Prior to SCOPE, Phesi unveiled analysis that revealed the problem within clinical trials of insufficient levels of recruitment leading to some trials going ahead with only one patient.
The statistics showed that 2,298 of 11,826 of investigator sites in cancer trials over the past three years had only enrolled a single patient.
As a result, the costs for such trials were far higher than the average: a single-patient site had an average cost-per-patient ten times higher than a better performing site. Phesi stated that single-patient sites cost approximately $130,000 (€121,479) per patient, compared with a better performing site costing on average $14,167 (€13,238).

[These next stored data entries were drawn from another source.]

[config.mk]
export PLATFORM = sky130hd
export DESIGN_NAME = evctr_unit
export DESIGN_NICKNAME = d
export VERILOG_FILES = /design/src/rtl/evctr_pkg.sv /design/src/rtl/evctr_rst_sync.sv /design/src/rtl/evctr_cycles.sv /design/src/rtl/evctr_slot.sv /design/src/rtl/evctr_unit.sv
export SDC_FILE = /design/constraint.sdc
export NUM_CORES = 1
export LEC_CHECK = 0
export BUFFER_PORTS_ARGS = -buffer_cell sky130_fd_sc_hd__buf_2
export CORE_UTILIZATION = 50
export DETAILED_ROUTE_END_ITERATION = 10
export MAX_ROUTING_LAYER = met4
export PLACE_DENSITY = 0.83
export SLEW_MARGIN = 0
export SYNTH_ARGS = -nofsm -noshare
export SYNTH_HDL_FRONTEND = slang
export SYNTH_SLANG_ARGS = --single-unit
export TNS_END_PERCENT = 100
[constraint.sdc]
create_clock -name clk -period 2.8 [get_ports clk]
set_input_delay 0.56 -clock clk [delete_from_list [all_inputs] [get_ports clk]]
set_output_delay 0.56 -clock clk [all_outputs]
set_load 0.02 [all_outputs]
`config.mk`:
```
export PLATFORM = sky130hd
export DESIGN_NAME = fbreg_top
export DESIGN_NICKNAME = d
export VERILOG_FILES = /design/src/rtl/fbreg_pkg.sv /design/src/rtl/fbreg_decode.sv /design/src/rtl/fbreg_irq.sv /design/src/rtl/fbreg_store.sv /design/src/rtl/fbreg_top.sv
export SDC_FILE = /design/constraint.sdc
export NUM_CORES = 1
export LEC_CHECK = 0
export BUFFER_PORTS_ARGS = -buffer_cell sky130_fd_sc_hd__clkbuf_2
export CORE_ASPECT_RATIO = 0.5
export CORE_MARGIN = 1
export CORE_UTILIZATION = 39
export DETAILED_ROUTE_END_ITERATION = 6
export PLACE_DENSITY = 0.54
export SLEW_MARGIN = 15
export SYNTH_ARGS = -nofsm -noshare
export SYNTH_HDL_FRONTEND = slang
export SYNTH_SLANG_ARGS = --single-unit
```
`constraint.sdc`:
```
create_clock -name clk_i -period 4.4 [get_ports clk_i]
set_input_delay 0.88 -clock clk_i [delete_from_list [all_inputs] [get_ports clk_i]]
set_output_delay 0.88 -clock clk_i [all_outputs]
set_load 0.05 [all_outputs]
```
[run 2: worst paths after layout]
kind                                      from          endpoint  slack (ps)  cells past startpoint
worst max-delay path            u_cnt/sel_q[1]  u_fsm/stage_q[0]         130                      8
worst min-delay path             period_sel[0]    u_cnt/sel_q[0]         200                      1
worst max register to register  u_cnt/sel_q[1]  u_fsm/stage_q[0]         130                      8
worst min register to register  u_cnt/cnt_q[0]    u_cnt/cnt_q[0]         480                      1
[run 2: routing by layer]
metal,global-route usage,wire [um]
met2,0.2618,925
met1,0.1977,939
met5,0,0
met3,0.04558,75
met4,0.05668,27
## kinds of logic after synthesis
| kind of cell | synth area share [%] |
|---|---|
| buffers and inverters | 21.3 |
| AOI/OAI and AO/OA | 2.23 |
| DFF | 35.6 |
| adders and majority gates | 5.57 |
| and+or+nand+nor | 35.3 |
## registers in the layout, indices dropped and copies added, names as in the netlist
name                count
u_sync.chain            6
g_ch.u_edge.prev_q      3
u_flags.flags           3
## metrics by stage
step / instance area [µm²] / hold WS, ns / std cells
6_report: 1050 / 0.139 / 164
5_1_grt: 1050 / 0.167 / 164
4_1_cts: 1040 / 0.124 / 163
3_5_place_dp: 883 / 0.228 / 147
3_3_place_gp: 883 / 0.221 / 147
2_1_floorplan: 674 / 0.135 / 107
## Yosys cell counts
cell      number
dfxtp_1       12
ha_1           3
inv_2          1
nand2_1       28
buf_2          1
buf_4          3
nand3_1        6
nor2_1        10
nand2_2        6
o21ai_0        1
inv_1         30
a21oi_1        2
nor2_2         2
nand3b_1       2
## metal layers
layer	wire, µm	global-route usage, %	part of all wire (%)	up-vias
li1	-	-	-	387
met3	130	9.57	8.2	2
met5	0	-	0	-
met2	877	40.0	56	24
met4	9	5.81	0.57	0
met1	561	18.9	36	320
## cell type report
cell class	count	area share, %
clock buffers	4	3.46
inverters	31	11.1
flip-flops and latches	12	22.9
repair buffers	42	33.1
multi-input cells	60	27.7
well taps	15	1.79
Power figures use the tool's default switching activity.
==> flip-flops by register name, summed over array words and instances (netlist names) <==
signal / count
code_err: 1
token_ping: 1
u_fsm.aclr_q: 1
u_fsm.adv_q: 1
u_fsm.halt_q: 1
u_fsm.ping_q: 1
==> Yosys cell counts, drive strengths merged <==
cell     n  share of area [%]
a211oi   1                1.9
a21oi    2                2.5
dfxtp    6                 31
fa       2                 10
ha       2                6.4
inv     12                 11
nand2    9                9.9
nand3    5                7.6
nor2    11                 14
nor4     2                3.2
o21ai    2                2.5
### config.mk
export PLATFORM = sky130hd
export DESIGN_NAME = dvs_ref_stepper
export DESIGN_NICKNAME = d
export VERILOG_FILES = /design/src/rtl/dvs_pkg.sv /design/src/rtl/dvs_vid_decode.sv /design/src/rtl/dvs_vid_detect.sv /design/src/rtl/dvs_ref_stepper.sv
export SDC_FILE = /design/constraint.sdc
export NUM_CORES = 1
export LEC_CHECK = 0
export ABC_AREA = 1
export ABC_CLOCK_PERIOD_IN_PS = 5500
export BUFFER_PORTS_ARGS = -buffer_cell sky130_fd_sc_hd__buf_2
export CAP_MARGIN = 0
export CORE_UTILIZATION = 61
export CTS_CLUSTER_SIZE = 40
export DETAILED_ROUTE_END_ITERATION = 7
export GPL_TIMING_DRIVEN = 0
export PLACE_DENSITY = 0.84
export SYNTH_ARGS = -nofsm -noshare
export SYNTH_HDL_FRONTEND = slang
export SYNTH_SLANG_ARGS = --single-unit
### constraint.sdc
create_clock -name clk -period 5.5 [get_ports clk]
set_clock_uncertainty 0.15 [all_clocks]
set_input_delay 0.275 -clock clk [delete_from_list [all_inputs] [get_ports clk]]
set_output_delay 0.275 -clock clk [all_outputs]
set_load 0.03 [all_outputs]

In addition, the research found the top 16% of investigator sites contributed 54% of patients. By contrast, a fifth of sites provided only 3% of all patients.
Outsourcing-Pharma spoke to Phesi CEO, Gen Li, to better understand why this situation is occurring and what can be done about.
When asked about why, despite the cost, single-patient trials are still occurring, Li answered: “Despite continuing efforts from the industry, most clinical trial sponsors do not adopt a data-driven approach to study design and trial execution, or use predictive analytics to accurately simulate outcomes. Sponsors are failing to access and systematically analyze real-time data at the required volume to identify and address poorly performing countries and sites. The feasibility tools used and the sources of data accessed are insufficient and are contributing to this industry-wide problem.”
He added that failing to use data was leading to sponsors and clinical development personnel to “fall back on gut feeling” and other preconceptions about recruitment trends when writing a protocol.
In terms of what the better performing sites are doing to boost their recruitment, Li outlined that they generally have access to the right number and type of patients, a well-established infrastructure for clinical trials, and a strong understanding of the disease area. In addition, he stated that operating clinical trials can be complicated by poorly performing sites diverting resources away from sites that are recruiting well.
Li concluded: “Sponsors should focus less on trying to make a large number of non-performing sites perform, and instead working closely with lead enrolling sites to maximise recruitment.”
In regard to the kind of conversations that Phesi had held with the industry at the SCOPE event, Li said, “The largest pharmaceutical companies at SCOPE have shown renewed interest in investigator site enrolment performance and our latest data analysis because it highlights the practical implications of single patient sites on operational costs and cycle times. With predictive analytics and accurate scenario modelling, we have the opportunity to improve investigator site enrolment and eliminate these challenges.”